『ひとりぼっちの私が市長になった! 』
『ひとりぼっちの私が市長になった! 』(草間 吉夫、講談社)を読みました。
茨城県高萩市長 草間吉夫氏は、生後3日で乳児院に預けられ、その後児童養護施設で育つ。東北福祉大で福祉を専攻し、松下政経塾に入塾。卒業後は児童養護施設の職員などを経て、自身の育った臨海学園のある高萩市の市長に。
本書は、自身の半生と、児童福祉の実情、先進国での事例などが盛り込まれています。施設で育った一人の人間に引き寄せられながら、福祉政策をどう改善していけばよいかへとつながっていく。

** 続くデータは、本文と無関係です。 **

--- src/rtl/adb_poll_timer.sv ---
module adb_poll_timer #(
  parameter int unsigned PERIOD = 1_500_000,
  localparam int TW = $clog2(PERIOD + 1)
) (
  input  logic clk_i,
  input  logic rst_ni,
  input  logic run_i,
  input  logic restart_i,
  output logic tick_o
);
  logic [TW-1:0] cnt_q;
  logic          wrap;

  assign wrap   = cnt_q == TW'(PERIOD - 1);
  assign tick_o = run_i && !restart_i && wrap;

  always_ff @(posedge clk_i or negedge rst_ni) begin
    if (!rst_ni)                  cnt_q <= '0;
    else if (!run_i || restart_i) cnt_q <= '0;
    else if (wrap)                cnt_q <= '0;
    else                          cnt_q <= cnt_q + TW'(1);
  end


  tick_gap_chk: assert property (@(posedge clk_i) disable iff (!rst_ni)
    tick_o |=> !tick_o);
endmodule

--- src/rtl/adb_reply_buf.sv ---
module adb_reply_buf #(
  parameter int DEPTH = 8,
  localparam int AW = $clog2(DEPTH)
) (
  input  logic          clk_i,
  input  logic          wr_i,
  input  logic [AW-1:0] wr_idx_i,
  input  logic [7:0]    wr_data_i,
  input  logic [AW-1:0] rd_idx_i,
  output logic [7:0]    rd_data_o
);
  logic [7:0] mem_q [DEPTH];

  always_ff @(posedge clk_i) begin
    if (wr_i) mem_q[wr_idx_i] <= wr_data_i;
  end

  assign rd_data_o = mem_q[rd_idx_i];
endmodule

--- src/rtl/adb_pkt_ctrl.sv ---
module adb_pkt_ctrl
  import adb_pkt_pkg::*;
#(
  parameter int          MAX_ARGS    = 16,
  parameter int          MAX_RSP     = 8,
  parameter int          MAX_DLEN    = 252,
  parameter int unsigned POLL_CYCLES = 1_500_000
) (
  input  logic        clk_i,
  input  logic        rst_ni,
  input  logic        arg_valid_i,
  input  logic [7:0]  arg_data_i,
  input  logic        arg_last_i,
  input  logic        poll_off_i,
  input  logic        ack_i,
  output logic        busy_o,
  output logic        bus_req_valid_o,
  input  logic        bus_req_ready_i,
  output logic [7:0]  bus_req_data_o,
  output logic        bus_req_last_o,
  output logic        bus_req_poll_o,
  input  logic        rsp_valid_i,
  input  logic [7:0]  rsp_len_i,
  input  logic        rsp_byte_valid_i,
  input  logic [7:0]  rsp_byte_i,
  output logic        adb_pend_o,
  output logic        adb_auto_o,
  output logic [7:0]  reply_len_o,
  input  logic [7:0]  rd_addr_i,
  output logic [7:0]  rd_data_o,
  output logic [15:0] poll_mask_o
);
  localparam int CW = $clog2(MAX_ARGS + 1);
  localparam int AW = $clog2(MAX_ARGS);
  localparam int RW = $clog2(MAX_RSP);

  ctl_state_e state_q;
  rpl_mode_e  mode_q;
  logic [AW-1:0] send_idx_q;
  logic          is_poll_q;
  logic [7:0]    exp_len_q, rcv_idx_q, reply_len_q;
  logic          pend_q, auto_q;
  logic [15:0]   mask_q;

  // argument store
  logic            arg_wr, arg_clr, arg_ovf;
  logic [AW-1:0]   arg_rd_idx;
  logic [7:0]      arg_rd_data;
  logic [3:0][7:0] head;
  logic [CW-1:0]   arg_cnt;

  assign arg_wr = arg_valid_i && state_q == ST_IDLE;

  adb_arg_buf #(.DEPTH(MAX_ARGS)) u_arg_buf (
    .clk_i, .rst_ni,
    .wr_i(arg_wr), .wr_data_i(arg_data_i), .clr_i(arg_clr),
    .rd_idx_i(arg_rd_idx), .rd_data_o(arg_rd_data),
    .head_o(head), .cnt_o(arg_cnt), .ovf_o(arg_ovf)
  );

  // packet classification
  logic [8:0]  cnt9;
  logic        chk_setup, chk_send, mask_load;
  logic [15:0] new_mask;

  assign cnt9     = 9'(arg_cnt);
  assign new_mask = {head[2], head[3]};

  always_comb begin
    chk_setup = 1'b0;
    chk_send  = 1'b0;
    if (!arg_ovf && arg_cnt >= CW'(2)) begin
      if (head[0] == SETUP_KEY0 && head[1] == SETUP_KEY1)
        chk_setup = arg_cnt >= CW'(4);
      else
        chk_send = arg_cnt >= CW'(3)
                && {1'b0, head[2]} <= cnt9 - 9'd3
                && {1'b0, head[2]} <= 9'(MAX_DLEN);
    end
  end

  assign mask_load = state_q == ST_CHECK && chk_setup && new_mask != mask_q;

  // poll timer
  logic tick, t_restart;
  assign t_restart = mask_load && new_mask != 16'h0;

  adb_poll_timer #(.PERIOD(POLL_CYCLES)) u_timer (
    .clk_i, .rst_ni,
    .run_i(mask_q != 16'h0), .restart_i(t_restart), .tick_o(tick)
  );

  // request stream
  logic beat, send_last, poll_go;
  assign beat       = bus_req_valid_o && bus_req_ready_i;
  assign send_last  = 9'(send_idx_q) == cnt9 - 9'd3;
  assign arg_rd_idx = (send_idx_q == '0) ? '0 : send_idx_q + AW'(2);
  assign poll_go    = state_q == ST_IDLE && tick && !pend_q
                   && !arg_valid_i && arg_cnt == '0;
  assign arg_clr    = (state_q == ST_CHECK && !chk_send)
                   || (state_q == ST_SEND && beat && send_last);

  always_comb begin
    bus_req_valid_o = 1'b0;
    bus_req_data_o  = 8'h00;
    bus_req_last_o  = 1'b0;
    bus_req_poll_o  = 1'b0;
    if (state_q == ST_SEND) begin
      bus_req_valid_o = 1'b1;
      bus_req_data_o  = arg_rd_data;
      bus_req_last_o  = send_last;
    end else if (state_q == ST_POLL) begin
      bus_req_valid_o = 1'b1;
      bus_req_last_o  = 1'b1;
      bus_req_poll_o  = 1'b1;
    end
  end

  // response capture
  logic [7:0] len_clip;
  logic       rcv_wr, rcv_done, set_noans;
  assign len_clip  = (rsp_len_i > 8'(MAX_RSP)) ? 8'(MAX_RSP) : rsp_len_i;
  assign rcv_wr    = state_q == ST_RECV && rsp_byte_valid_i;
  assign rcv_done  = rcv_wr && rcv_idx_q == exp_len_q - 8'd1;
  assign set_noans = state_q == ST_WAIT && rsp_valid_i && len_clip == 8'd0 && !is_poll_q;

  logic [RW-1:0] buf_rd_idx;
  logic [7:0]    buf_rd_data;

  adb_reply_buf #(.DEPTH(MAX_RSP)) u_reply_buf (
    .clk_i,
    .wr_i(rcv_wr), .wr_idx_i(RW'(rcv_idx_q)), .wr_data_i(rsp_byte_i),
    .rd_idx_i(buf_rd_idx), .rd_data_o(buf_rd_data)
  );

  always_comb begin
    rd_data_o  = 8'h00;
    buf_rd_idx = '0;
    unique case (mode_q)
      RM_NOANS: rd_data_o = HDR_NOANS;
      RM_DATA: begin
        if (rd_addr_i == 8'd0)      rd_data_o = HDR_DATA;
        else if (rd_addr_i == 8'd1) rd_data_o = reply_len_q - 8'd2;
        else begin
          buf_rd_idx = RW'(rd_addr_i - 8'd2);
          rd_data_o  = buf_rd_data;
        end
      end
      RM_RAW: begin
        buf_rd_idx = RW'(rd_addr_i);
        rd_data_o  = buf_rd_data;
      end
      default: rd_data_o = 8'h00;
    endcase
  end

  // control
  always_ff @(posedge clk_i or negedge rst_ni) begin
    if (!rst_ni) begin
      state_q     <= ST_IDLE;
      mode_q      <= RM_NONE;
      send_idx_q  <= '0;
      is_poll_q   <= 1'b0;
      exp_len_q   <= '0;
      rcv_idx_q   <= '0;
      reply_len_q <= '0;
      pend_q      <= 1'b0;
      auto_q      <= 1'b0;
      mask_q      <= '0;
    end else begin
      unique case (state_q)
        ST_IDLE: begin
          if (arg_wr && arg_last_i) state_q <= ST_CHECK;
          else if (poll_go)         state_q <= ST_POLL;
        end
        ST_CHECK: begin
          send_idx_q <= '0;
          state_q    <= chk_send ? ST_SEND : ST_IDLE;
        end
        ST_SEND: if (beat) begin
          if (send_last) begin
            state_q   <= ST_WAIT;
            is_poll_q <= 1'b0;
          end else begin
            send_idx_q <= send_idx_q + AW'(1);
          end
        end
        ST_POLL: if (beat) begin
          state_q   <= ST_WAIT;
          is_poll_q <= 1'b1;
        end
        ST_WAIT: if (rsp_valid_i) begin
          if (len_clip == 8'd0) state_q <= ST_IDLE;
          else begin
            exp_len_q <= len_clip;
            rcv_idx_q <= '0;
            state_q   <= ST_RECV;
          end
        end
        ST_RECV: if (rsp_byte_valid_i) begin
          rcv_idx_q <= rcv_idx_q + 8'd1;
          if (rcv_done) state_q <= ST_IDLE;
        end
        default: state_q <= ST_IDLE;
      endcase

      if (mask_load)                           mask_q <= new_mask;
      else if (poll_off_i && state_q != ST_CHECK) mask_q <= 16'h0;

      if (set_noans) begin
        mode_q      <= RM_NOANS;
        reply_len_q <= 8'd1;
        pend_q      <= 1'b1;
        auto_q      <= 1'b0;
      end else if (rcv_done) begin
        pend_q <= 1'b1;
        if (is_poll_q) begin
          mode_q      <= RM_RAW;
          reply_len_q <= exp_len_q;
          auto_q      <= 1'b1;
        end else begin
          mode_q      <= RM_DATA;
          reply_len_q <= exp_len_q + 8'd2;
          auto_q      <= 1'b0;
        end
      end else if (ack_i) begin
        mode_q      <= RM_NONE;
        reply_len_q <= '0;
        pend_q      <= 1'b0;
        auto_q      <= 1'b0;
      end
    end
  end

  assign busy_o      = state_q != ST_IDLE;
  assign adb_pend_o  = pend_q;
  assign adb_auto_o  = auto_q;
  assign reply_len_o = reply_len_q;
  assign poll_mask_o = mask_q;


  req_hold_chk: assert property (@(posedge clk_i) disable iff (!rst_ni)
    bus_req_valid_o && !bus_req_ready_i |=>
      bus_req_valid_o && $stable(bus_req_data_o) && $stable(bus_req_poll_o));


  poll_skip_chk: assert property (@(posedge clk_i) disable iff (!rst_ni)
    bus_req_valid_o && bus_req_poll_o |-> !adb_pend_o);


  ack_clr_chk: assert property (@(posedge clk_i) disable iff (!rst_ni)
    ack_i && state_q != ST_WAIT && state_q != ST_RECV |=>
      !adb_pend_o && !adb_auto_o && reply_len_o == 8'd0);


  mask_src_chk: assert property (@(posedge clk_i) disable iff (!rst_ni)
    !$stable(poll_mask_o) |-> $past(state_q == ST_CHECK) || $past(poll_off_i));


  short_drop_chk: assert property (@(posedge clk_i) disable iff (!rst_ni)
    state_q == ST_CHECK && arg_cnt < CW'(2) |=> state_q == ST_IDLE && !bus_req_valid_o);


  rsp_in_recv_chk: assert property (@(posedge clk_i) disable iff (!rst_ni)
    rsp_byte_valid_i |-> state_q == ST_RECV);
endmodule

とくにカナダの事例については、わが国との違いもよくわかり、勉強になります。キリスト教圏とは福祉も学校教育も成り立ちが違いすぎて、同じようにはできないかもなと思いつつ、日本も見習わないといけないと思うこともしばしば。
日本の社会福祉施設は、地域の篤志家によって創設される同族経営であるが、欧米では教会を中心に発展したためパブリックな性格をもっているという。このような生い立ちの違いのせいで、わが国の福祉施設は、地域の人々からは遠い存在であり、触れ合う機会も少ない。とくに児童養護施設は、そこが何の目的の施設であるかも理解されず、周囲からの偏見もいっこうになくならない。
カナダでは、自らの体験を語り合う「スピークアウト」という活動があるそうです。わが国にも必要かもしれませんね。